A Profession in Crisis

ebook
1 of 1 copy available
1 of 1 copy available
Too many American lawyers are miserable. Though they have chosen a profession that often makes them wealthy and respected, they have high rates of depression and suicide, and the majority of practicing lawyers would counsel young people to choose a different career path. The Great Recession has only worsened matters, as more and more of those young people decide to wait out the bad economy in law school, only to end up competing for a shrinking number of available jobs. Meanwhile, those who are able to get the elusive job in the big firm find that professional values have been sacrificed to short-term metrics.

In The Lawyer Bubble, Steven J. Harper explores how the legal profession came to this sorry state. He investigates the troubling mismatch between the number of lawyers produced and the number of law jobs available, skyrocketing rates of attorney dissatisfaction, and an overall sense that what once made the law a unique vocation is disappearing. He outlines how this much-discussed crisis germinated with the U.S News rankings obsession, the rapid growth in law school tuition, and the use of short-term business school-type metrics to measure success in firms – all of which have intensified during the Great Recession.

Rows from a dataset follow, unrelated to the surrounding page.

### config.mk
export PLATFORM = sky130hd
export DESIGN_NAME = ipml_fifo_burst_framer
export DESIGN_NICKNAME = d
export VERILOG_FILES = /design/src/rtl/ipml_burst_framer_pkg.sv /design/src/rtl/ipml_burst_timeout_cnt.sv /design/src/rtl/ipml_fifo_burst_framer.sv
export SDC_FILE = /design/constraint.sdc
export NUM_CORES = 1
export LEC_CHECK = 0
export BUFFER_PORTS_ARGS = -buffer_cell sky130_fd_sc_hd__buf_2
export CAP_MARGIN = 10
export CORE_MARGIN = 2
export CORE_UTILIZATION = 30
export CTS_CLUSTER_SIZE = 28
export DETAILED_ROUTE_END_ITERATION = 12
export GPL_TIMING_DRIVEN = 0
export HOLD_SLACK_MARGIN = 0.05
export PLACE_DENSITY_LB_ADDON = 0.15
export SETUP_SLACK_MARGIN = 0.05
export SLEW_MARGIN = 20
export SYNTH_ARGS = -nofsm -noshare
export SYNTH_HDL_FRONTEND = slang
export SYNTH_HIERARCHICAL = 1
export SYNTH_SLANG_ARGS = --single-unit
### constraint.sdc
create_clock -name clk -period 5.6 [get_ports clk]
set_input_delay 0.84 -clock clk [delete_from_list [all_inputs] [get_ports clk]]
set_output_delay 0.84 -clock clk [all_outputs]
set_load 0.02 [all_outputs]
### src/rtl/ipml_burst_framer_pkg.sv
// ipml_burst_framer_pkg: shared FSM encoding and parameter defaults for the burst framer
package ipml_burst_framer_pkg;
  localparam int DEF_DATA_WIDTH    = 32;
  localparam int DEF_BURST_LEN_MAX = 16;
  localparam int DEF_LEN_WIDTH     = 5;
  localparam int DEF_TO_WIDTH      = 8;
  typedef enum logic [1:0] {IDLE = 2'd0, HOLD = 2'd1, SEND = 2'd2} state_e;
endpackage

### src/rtl/ipml_burst_timeout_cnt.sv
// ipml_burst_timeout_cnt: idle timer that raises flush once a nonzero timeout elapses
module ipml_burst_timeout_cnt
  import ipml_burst_framer_pkg::*;
#(
  parameter int c_TO_WIDTH = DEF_TO_WIDTH
) (
  input  logic                  clk,
  input  logic                  rst_n,
  input  logic                  run,
  input  logic                  xfer,
  input  logic [c_TO_WIDTH-1:0] timeout,
  output logic                  flush,
  output logic                  flush_nxt
);
  logic [c_TO_WIDTH-1:0] cnt;
  logic hit;
  assign hit       = run && timeout != '0 && cnt == timeout;
  assign flush_nxt = hit | (flush & ~xfer);
  always_ff @(posedge clk or negedge rst_n)
    if (!rst_n) begin
      cnt   <= '0;
      flush <= 1'b0;
    end else begin
      cnt   <= run ? cnt + 1'b1 : '0;
      flush <= flush_nxt;
    end
endmodule

### src/rtl/ipml_fifo_burst_framer.sv
// ipml_fifo_burst_framer: frames a prefetch-FIFO word stream into sop/eop bursts,
// closing a short burst once the input has been idle for the timeout.
module ipml_fifo_burst_framer
  import ipml_burst_framer_pkg::*;
#(
  parameter int c_DATA_WIDTH    = DEF_DATA_WIDTH,
  parameter int c_BURST_LEN_MAX = DEF_BURST_LEN_MAX,
  parameter int c_LEN_WIDTH     = DEF_LEN_WIDTH,
  parameter int c_TO_WIDTH      = DEF_TO_WIDTH
) (
  input  logic                    clk,
  input  logic                    rst_n,
  input  logic [c_DATA_WIDTH-1:0] in_data,
  input  logic                    in_vld,
  output logic                    in_en,
  input  logic [c_LEN_WIDTH-1:0]  burst_len,
  input  logic [c_TO_WIDTH-1:0]   timeout,
  output logic [c_DATA_WIDTH-1:0] out_data,
  output logic                    out_vld,
  input  logic                    out_rdy,
  output logic                    out_sop,
  output logic                    out_eop
);
  localparam logic [c_LEN_WIDTH-1:0] LEN_MAX = c_LEN_WIDTH'(c_BURST_LEN_MAX);
  localparam logic [c_LEN_WIDTH-1:0] ONE     = c_LEN_WIDTH'(1);
  state_e state, state_nxt;
  logic [c_DATA_WIDTH-1:0] hold_data;
  logic [c_LEN_WIDTH-1:0] beat_idx, len_q, beat_nxt, len_nxt, len_eff;
  logic hold_vld, hold_nxt, last, last_nxt, flush, flush_nxt, run, xfer, pop;
  // HOLD emits only once the next word proves this one is not the burst end
  assign hold_vld = state != IDLE;
  assign last     = beat_idx == len_q - ONE;
  assign out_vld  = state == SEND || (state == HOLD && in_vld);
  assign out_eop  = hold_vld & (last | flush);
  assign out_sop  = hold_vld & (beat_idx == '0);
  assign out_data = hold_data;
  assign xfer     = out_vld & out_rdy;
  assign in_en    = ~hold_vld | xfer;
  assign pop      = in_vld & in_en;
  assign run      = hold_vld & ~last & ~in_vld & ~flush;
  assign len_eff  = (burst_len == '0 || burst_len > LEN_MAX) ? LEN_MAX : burst_len;
  always_comb begin
    beat_nxt  = xfer ? (out_eop ? '0 : beat_idx + ONE) : beat_idx;
    len_nxt   = (pop && beat_nxt == '0) ? len_eff : len_q;
    hold_nxt  = pop | (hold_vld & ~xfer);
    last_nxt  = beat_nxt == len_nxt - ONE;
    state_nxt = !hold_nxt ? IDLE : (last_nxt || flush_nxt) ? SEND : HOLD;
  end
  always_ff @(posedge clk or negedge rst_n)
    if (!rst_n) begin
      state     <= IDLE;
      hold_data <= '0;
      beat_idx  <= '0;
      len_q     <= '0;
    end else begin
      state    <= state_nxt;
      beat_idx <= beat_nxt;
      len_q    <= len_nxt;
      if (pop) hold_data <= in_data;
    end
  ipml_burst_timeout_cnt #(.c_TO_WIDTH(c_TO_WIDTH)) u_timeout (
    .clk       (clk),
    .rst_n     (rst_n),
    .run       (run),
    .xfer      (xfer),
    .timeout   (timeout),
    .flush     (flush),
    .flush_nxt (flush_nxt)
  );
endmodule

* Word level (Yosys, flattened, before mapping)
Index checks and enable logic that the tools add are counted.
** Word-level totals
- Input port bits :: 49
- Output and inout bits :: 36
- Register bits after elaboration :: 53
- Word-level logic and storage cells :: 53
** Cells by class
- Add/sub/neg operators :: 4
- Magnitude comparators :: 1
- Mux-type cells :: 7
- Bitwise operators :: 18
- Reduce and logical (&&, ||, !) cells :: 12
- Equality and inequality tests :: 5
** Operator list (number)
- $mux 5 :: 4
- $logic_not 5->1 :: 3
- $eq 5x5->1 :: 2
- $sub 5x1->5 const B :: 2
- $and 1x1->1 :: 9
- $add 8x1->8 const B :: 1
- $eq 8x8->1 :: 1
- $mux 8 :: 1
- $reduce_bool 8->1 :: 1
- $add 5x1->5 const B :: 1
- $gt 5x5->1 const B :: 1
- $not 1->1 :: 5
- $logic_and 1x1->1 :: 4
- $mux 2 :: 2
- $or 1x1->1 :: 4
- $logic_or 1x1->1 :: 3
- $eq 2x1->1 const B :: 1
- $eq 2x2->1 const B :: 1
- $reduce_bool 2->1 :: 1

* Longest topological paths before layout
Gate-level depths: netlist (run 1).
- Depth in word-level cells :: 14
- Mapped depth :: 12
- Gate-level depth less buffers :: 12

* Modules after synthesis
Netlist (run 1), hierarchy kept.
** Modules (own cells, without submodules)
- ipml_fifo_burst_framer :: cells an instance 219, times used 1, seq. area each 1101.1 um^2, area an instance 2439.8 um^2
- ipml_burst_timeout_cnt :: cells an instance 46, times used 1, seq. area each 225.2 um^2, area an instance 491.7 um^2

* Worst setup path after synthesis (run 1)
No wires, ideal clock.
- Kind :: input to register
- From :: input port out_rdy
- To :: register state[1]
- Buffers on the path :: 0
- Cell stages on the path :: 11
- Required time :: 5.477 ns
- Data arrival time :: 2.816 ns
- Setup slack :: 2.661 ns
- Library setup time :: 0.123 ns
- Path through :: and3b_4 -> a31oi_4 -> inv_4 -> a2bb2oi_2 -> a221o_1 -> a21o_1 -> nor2_2 -> a221oi_2 -> mux2i_1 -> a31o_1 -> o221a_1
** Between the ends
- Cells in the longest elaborated chain, start to end :: 10
- Elaborated cells between the ends (all ways) :: 17
- Classes of those cells :: add/sub (1); eq/ne (1); mux (4); bitwise (8); reduce/logical (3)
** Ends and longest elaborated chain
- start: declaration :: line ipml_fifo_burst_framer.sv:20 : input logic out_rdy,
- $and 1x1->1 * :: line ipml_fifo_burst_framer.sv:37 : assign xfer = out_vld & out_rdy;
- named net xfer :: line ipml_fifo_burst_framer.sv:29 : logic hold_vld, hold_nxt, last, last_nxt, flush, flush_nxt, run, xfer, pop;
- $mux 5 or $or 1x1->1 (tied branches) :: line ipml_fifo_burst_framer.sv:43, ipml_fifo_burst_framer.sv:38
- $logic_not 5->1 or $and 1x1->1 (tied branches) :: line ipml_fifo_burst_framer.sv:44, ipml_fifo_burst_framer.sv:39
- $logic_and 1x1->1 :: line ipml_fifo_burst_framer.sv:44 : len_nxt = (pop && beat_nxt == '0) ? len_eff : len_q;
- $mux 5 :: line ipml_fifo_burst_framer.sv:44
- $sub 5x1->5 :: line ipml_fifo_burst_framer.sv:46 : last_nxt = beat_nxt == len_nxt - ONE;
- $eq 5x5->1 :: line ipml_fifo_burst_framer.sv:46
- $logic_or 1x1->1 :: line ipml_fifo_burst_framer.sv:47 : state_nxt = !hold_nxt ? IDLE : (last_nxt || flush_nxt) ? SEND : HOLD;
- $mux 2 :: line ipml_fifo_burst_framer.sv:47
- $mux 2 * :: line ipml_fifo_burst_framer.sv:47
- named net state_nxt[1] :: line ipml_fifo_burst_framer.sv:26 : state_e state, state_nxt;
- end signal: assignment :: line ipml_fifo_burst_framer.sv:56 : state <= state_nxt;
- end: declaration :: line ipml_fifo_burst_framer.sv:26
The timed path passes the listed nets; every way through them passes the cells marked *.
A chain may end at the register's enable or synchronous reset.

* Final worst setup path (run 1)
- From :: register len_q[0]
- To :: output port out_eop
** Between the ends
- Cells in the longest elaborated chain, start to end :: 4
** Ends and longest elaborated chain
- start: declaration :: line ipml_fifo_burst_framer.sv:28 : logic [c_LEN_WIDTH-1:0] beat_idx, len_q, beat_nxt, len_nxt, len_eff;
- start signal: assignment :: line ipml_fifo_burst_framer.sv:58 : len_q <= len_nxt;
- $sub 5x1->5 :: line ipml_fifo_burst_framer.sv:32 : assign last = beat_idx == len_q - ONE;
- $eq 5x5->1 :: line ipml_fifo_burst_framer.sv:32
- $or 1x1->1 :: line ipml_fifo_burst_framer.sv:34 : assign out_eop = hold_vld & (last | flush);
- $and 1x1->1 :: line ipml_fifo_burst_framer.sv:34
- end: declaration :: line ipml_fifo_burst_framer.sv:22 : output logic out_eop
No other way between the ends.

==> impl_metrics.py, run 1 <==
metrics = {
    "logic_synthesis": {
        "synthXorXnorAreaFrac": 0.06573,
        "synth_area_sq_mm": 0.002932,
        "ys_seq_area_frac": 0.4524,
        "synth-compound-area-share": 0.1285,
        "ys_types": 61,
        "ys_warn_count": 6,
        "netlist_top_cells_area": "dfrtp_1, mux2_2, xnor2_1, inv_1, ha_1",
        "synthArstFlopShare": 1.000,
        "synth_edf_count": 0,
        "syn-num-nets": 319,
        "synthFlopType": "dfrtp_1",
        "yosysTopAreaCellShare": 0.4524,
        "synth_top_family_by_area": "multiplexers",
        "synth_mux_area_frac": 0.1434,
        "synthSimpleGateAreaFrac": 0.1379,
        "synthAdderAreaFrac": 0.02475,
        "ys_seq_elements": 53,
        "synth_top_cell_by_area": "dfrtp_1",
        "syn-instance-count": 265,
        "avgSynthCellArea_sq_um": 11.06,
    },
    "floorplanning": {
        "coreArea_sq_mm": 0.009639,
        "initial_core_util": 0.3041,
        "io_pins": 85,
        "dieArea_sq_mm": 0.01058,
        "chipHeight_microns": 102.9,
        "rows": 36,
        "die_width_microns": 102.9,
    },
    "detailed_routing": {
        "drt_wl_total_mm": 6.470,
        "vias": 2235,
        "top_layer_used": "met4",
        "met2_length_mm": 3.098,
        "wl_met1_mm": 3.100,
        "dr_wl_met3_microns": 244,
        "wl_per_cell_microns": 13.20,
        "via_per_inst": 4.561,
        "drtIter0Drc": 65,
        "drt-pass1-iter-count": 4,
        "drc_errors": 0,
        "ant_nets": 0,
    },
    "placed_design": {
        "dpl.cell_count": 482,
        "port_buffers": 84,
        "placed_cell_area_sq_mm": 0.003527,
        "place.gp.congestion": 0.7746,
        "hpwlAfterDp_mm": 4.964,
    },
    "timing": {
        "hold_viol": 0,
        "worstMarginPinSlew_ns": 0.7885,
        "fin_crit_sh": 0.5691,
        "setup_viol": 0,
        "grt_setup_unrepaired": "false",
        "setup_tns_ns": 0,
        "slew_violations": 0,
        "relSlewSlack": 0.4727,
        "period_needed_ns": 3.187,
        "skew_ns": 0.005965,
        "fmax_mhz": 313.8,
    },
    "clocking": {
        "cts.path.max_buffers": 2,
        "cts_num_sinks": 53,
        "htreeDepth": 2,
        "postCtsSetupBuffers": 0,
        "insertion_delay_ns": 0.30,
        "path_clk_slew_ns": 0.09,
        "cts_tree": "built",
        "cts_resized": 0,
        "cts_root_buffer": "clkbuf_8",
        "ctsHoldBuffers": 0,
        "numCtsBuffers": 5,
    },
    "worst_setup_path": {
        "critPathKind": "reg2out",
        "worst_setup_path_end_kind": "output pin",
        "crit_required_ns": 4.76,
        "cp_max_fo": 7,
        "startpoint_type": "register",
        "worst_ep_arrival_time_ns": 2.35,
    },
    "pwr": {
        "ir_drop_mv": 0.2132,
        "power.density_mw_per_mm2": 479.1,
        "p_leak_nw": 1.645,
    },
    "cells_and_area": {
        "diodes": 0,
        "fin_cells": 490,
        "multi_input_area_sq_mm": 0.001473,
        "fillCellCount": 1013,
        "fin_nets": 410,
        "drive_gt1_frac": 0.4034,
        "areaGrowthSynthToFinish_pct": 24.11,
        "stdcell_area_sq_mm": 0.003638,
        "regArea_sq_mm": 0.001326,
    },
    "global_route": {
        "gr-usage-all-layers": 0.1224,
        "grt_pass1_wl_mm": 10.08,
        "grt_max_degree": 54,
        "grt_pass1_vias": 2050,
        "grt_overflow": 0,
        "antenna_found_initial": 0,
    },
    "status": {
        "outcome": "finished clean",
    },
    "worst_hold_path": {
        "hold_class": "reg2reg",
    },
    "job": {
        "max_cap_violations": 0,
    },
}
cell families after synthesis:
group                    count (synthesis)
AO/OA/AOI/OAI                           42
XOR/XNOR                                22
adder cells (fa/ha/maj)                  6
buffers and inverters                   31
flip-flops                              53
multiplexers                            38
AND/OR/NAND/NOR                         73
cells in the final DEF (no fill, tap or decap), types with 6 or more instances in the layout:
| cell | instances |
|---|---|
| inv_1 | 20 |
| dfrtp_1 | 53 |
| and2_1 | 8 |
| nand2_1 | 15 |
| o21ai_0 | 6 |
| nor2_1 | 13 |
| a21oi_1 | 6 |
| mux2_2 | 32 |
| buf_2 | 84 |
| mux2i_1 | 6 |
| xnor2_1 | 20 |
per-layer routing:
| metal | track usage | vias up |
|---|---|---|
| met5 | 0 | - |
| met4 | 0.02429 | 0 |
| met1 | 0.1772 | 1078 |
| met2 | 0.1890 | 49 |
| li1 | - | 1106 |
| met3 | 0.02780 | 2 |
power breakdown:
group,switching [mW],total (mW),internal [mW]
clock,0.127,0.261,0.134
combinational,0.492,0.870,0.378
sequential,0.0993,0.612,0.513
state kept, by name, summed over array words and instances, names as in the netlist:
name	cells
out_data	32
state	2
len_q	5
beat_idx	5
u_timeout/cnt	8
u_timeout/flush	1
worst paths after layout:
kind                                    end  depth (start not counted)         from  slack, ns
setup / recovery                    out_eop                          8     len_q[0]       2.41
hold / removal                  out_data[2]                          1  out_data[2]       0.51
setup reg to reg                   state[1]                         11     len_q[0]       2.44
hold reg to reg                 out_data[2]                          1  out_data[2]       0.51
max in group asynchronous          len_q[3]                          1        rst_n       4.56
min in group asynchronous  u_timeout/cnt[2]                          1        rst_n       0.57
metrics by stage:
step	hold slack (ns)	total power [mW]	worst slack (ns)	utilization
detailed placement	0.4893	1.501	2.263	0.3659
global route	0.5231	1.888	2.079	0.3775
floorplan	0.4807	1.254	2.661	-
global placement	0.4831	1.493	1.977	0.3650
finish	0.5063	1.743	2.413	0.3775
CTS	0.5135	1.768	2.383	0.3775
synthesized netlist by cell type, types with 3 or more instances:
| cell | number |
|---|---|
| dfrtp_1 | 53 |
| mux2_2 | 32 |
| inv_1 | 20 |
| xnor2_1 | 20 |
| nand2_1 | 15 |
| nor2_1 | 13 |
| and2_1 | 8 |
| a21oi_1 | 6 |
| mux2i_1 | 6 |
| o21ai_0 | 6 |
| ha_1 | 5 |
| nand3_1 | 5 |
| nor2b_1 | 5 |
| nand4_1 | 4 |
| nor4_1 | 4 |
| and3_1 | 3 |
| buf_1 | 3 |
| nand2b_1 | 3 |
worst max-delay path, cell delays in order, from the launching register on:
cell and delay (ns):
dfrtp_1 0.49, inv_1 0.07, ha_1 0.31, xnor2_1 0.13, a211o_1 0.26, a211oi_4 0.39, o22ai_1 0.17, inv_1 0.08
buf_2 0.16
layout make-up:
cell class | instances | share of cell area
Clock buffer | 6 | 0.01994
Sequential cell | 53 | 0.3645
Timing Repair Buffer | 84 | 0.1162
Inverter | 22 | 0.02338
Multi-Input combinational cell | 181 | 0.4047
Buffer | 9 | 0.01479
Clock inverter | 2 | 0.01066
Tap cell | 133 | 0.04574
No activity file was read; power rests on OpenSTA's default activity.
==> inputs of run 2 (changes only) <==
--- a/config.mk
+++ b/config.mk
@@ -5,6 +5,7 @@
 export SDC_FILE = /design/constraint.sdc
 export NUM_CORES = 1
 export LEC_CHECK = 0
+export ABC_AREA = 1
 export BUFFER_PORTS_ARGS = -buffer_cell sky130_fd_sc_hd__buf_2
 export CAP_MARGIN = 10
 export CORE_MARGIN = 2
==> constraint.sdc (replaced) <==
create_clock -name clk -period 2.6 [get_ports clk]
set_input_delay 0.39 -clock clk [delete_from_list [all_inputs] [get_ports clk]]
set_output_delay 0.39 -clock clk [all_outputs]
set_load 0.02 [all_outputs]
==> run 2 against run 1 <==
  * The run now ends with negative setup slack left
  * Synthesized cell count increased by 52%
  * Clock-buffer cell count decreased by 1
  * Sequential share of layout area decreased by 1.6 points
  * Sequential power rose by 130%
  * Sequential cell count stayed put
  * Hold slack got worse by 0.39 ns
  * Clock skew about the same
  * Total power is 140% higher
  * Combinational power increased to 2.6 times the previous value
  * Critical path depth rose by 16
  * Area after synthesis stayed put
  * Highest routed layer unchanged
==> impl_metrics.py, run 2 <==
metrics = {
    "worst_setup_path": {
        "cp_max_fo": 7,
        "r2r-end": "state[0]",
        "crit_slowest_cell": "dfrtp_1",
        "cpPeakStageDelay_ns": 0.40,
        "reg2reg_slack_ns": -0.16,
        "startpoint_type": "register",
        "crit_required_ns": 2.82,
        "worst_ep_arrival_time_ns": 2.98,
        "timing.rr.start": "len_q[0]",
        "cp_top_family": "simple AND/OR/NAND/NOR gates",
        "worst_setup_path_end_kind": "register",
        "reg2regPathDepth": 24,
        "critPathKind": "reg2reg",
        "cp_cell_sequence": "inv_2 > ha_4 > nand2_2 > inv_2 > nor2_1 > nand2_1 > nor2_1 > nand2_1 > o21bai_4 > nand2_2 > nand2_2 > nand2_4 > nor2_8 > nand3_4 > nand2_2 > nand2_4 > inv_4 > nand3_4 > nand3_2 > nand2_1 > nor2_2 > nand2_2 > nand2_1 > nor2_1",
        "path_buf_inv": 3,
        "crit_top_cell": "nand2_2",
    },
    "floorplanning": {
        "rows": 36,
        "coreArea_sq_mm": 0.009639,
        "chipHeight_microns": 102.9,
        "die_width_microns": 102.9,
        "dieArea_sq_mm": 0.01058,
        "io_pins": 85,
        "initial_core_util": 0.3041,
    },
    "pwr": {
        "p_seq_frac": 0.325,
        "combPwrFrac": 0.533,
        "p_sw_mw": 2.006,
        "swShare": 0.4728,
        "fin_total_pwr_mw": 4.243,
        "p_leak_nw": 2.146,
        "ir_drop_mv": 0.5125,
        "intPower_mw": 2.237,
        "power.density_mw_per_mm2": 1114,
        "clockPowerShare": 0.142,
    },
    "clocking": {
        "cts_num_sinks": 53,
        "path_clk_slew_ns": 0.11,
        "htreeDepth": 2,
        "cts_root_buffer": "clkbuf_8",
        "numCtsBuffers": 5,
        "cts_tree": "built",
        "cts.path.max_buffers": 2,
        "insertion_delay_ns": 0.31,
        "ctsHoldBuffers": 0,
    },
    "logic_synthesis": {
        "netlist_top_cells_area": "dfrtp_1, nand2_1, inv_1, nor2_1, nand3_1",
        "ys_top_cells_by_count": "nand2_1, dfrtp_1, inv_1",
        "yosysTopAreaCellShare": 0.4524,
        "synthArstFlopShare": 1.000,
        "syn-num-nets": 458,
        "synth_area_sq_mm": 0.002932,
        "ys_seq_area_frac": 0.4524,
        "ys_types": 29,
        "synth_top_cell_by_area": "dfrtp_1",
        "ys_seq_elements": 53,
        "avgSynthCellArea_sq_um": 7.256,
        "synth_most_common_cell": "nand2_1",
        "syn-instance-count": 404,
        "ys_warn_count": 6,
        "synthFlopType": "dfrtp_1",
        "synth_edf_count": 0,
    },
    "cells_and_area": {
        "diodes": 0,
        "areaGrowthSynthToFinish_pct": 29.96,
        "fin_nets": 558,
        "drive_gt1_frac": 0.3010,
        "mostFrequentLayoutCells": "nand2_1, buf_2, dfrtp_1, inv_1, nor2_1",
        "final_common_cell": "nand2_1",
        "fin_cells": 638,
        "fillCellCount": 1083,
        "largest_reg_flops": 32,
    },
    "job": {
        "max_cap_violations": 0,
    },
    "placed_design": {
        "port_buffers": 84,
        "hpwlAfterDp_mm": 5.090,
        "place.gp.congestion": 0.8081,
        "dpl.cell_count": 621,
        "place_ws_ns": -0.2926,
    },
    "status": {
        "violations": "negative setup slack",
        "outcome": "complete, but fails checks",
    },
    "timing": {
        "hold_viol": 0,
        "grt_setup_unrepaired": "true",
        "relSlewSlack": 0.5180,
        "setup_ws_ns": -0.1643,
        "period_needed_ns": 2.764,
        "slew_violations": 0,
        "fmax_mhz": 361.8,
        "fin_crit_sh": 1.063,
        "worstMarginPinSlew_ns": 0.7175,
        "skew_ns": 0.006250,
        "setup_viol": 2,
    },
    "global_route": {
        "grt_pass1_wl_mm": 11.49,
        "grt_overflow": 0,
        "antenna_found_initial": 0,
        "grt_pass1_vias": 2558,
        "gr-usage-all-layers": 0.1370,
        "grt_max_degree": 54,
    },
    "detailed_routing": {
        "drtIter0Drc": 50,
        "drt-pass1-iter-count": 4,
        "vias": 2710,
        "ant_nets": 0,
        "wl_per_cell_microns": 10.81,
        "drc_errors": 0,
        "via_per_inst": 4.248,
        "drt_wl_total_mm": 6.896,
    },
    "worst_hold_path": {
        "hold_class": "in2async",
    },
}
-- run 2: worst max path at each step --
stage / start / end / slack, ns / cells past startpoint
6_report: len_q[0] / state[0] / -0.16 / 24
5_1_grt: len_q[0] / state[0] / -0.39 / 24
4_1_cts: len_q[0] / state[0] / -0.21 / 24
3_5_place_dp: len_q[0] / state[0] / -0.29 / 24
3_3_place_gp: len_q[0] / state[0] / -0.29 / 24
2_1_floorplan: len_q[0] / state[0] / 0.13 / 24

As Harper reveals, the numbers are as astonishing as they are disheartening. Though the Bureau of Labor Statistics estimates that only 73,600 legal jobs will be created this decade, 50,000 law students graduate each year, and 85% of them graduate with around $100,000 in debt. Among those lucky enough to find a job that requires a JD, only one in ten will end up working for the sort of six-figure salary necessary to begin paying off that debt. Among those lucky few, even fewer will achieve equity partnerships, which are more and more out of reach as current partners work to increase the ratio of associates to partners in their firms. The game is rigged, yet eager hordes of bright young people continue to step over each other in order to get at jobs with high rates of depression, life-consuming hours, and not as sure a guarantee of financial stability as they expect. No one within the system has any incentive to buck it, and as a once-respected profession devolves into just another business, life is going to become ever more miserable for the vast majority of law students and lawyers.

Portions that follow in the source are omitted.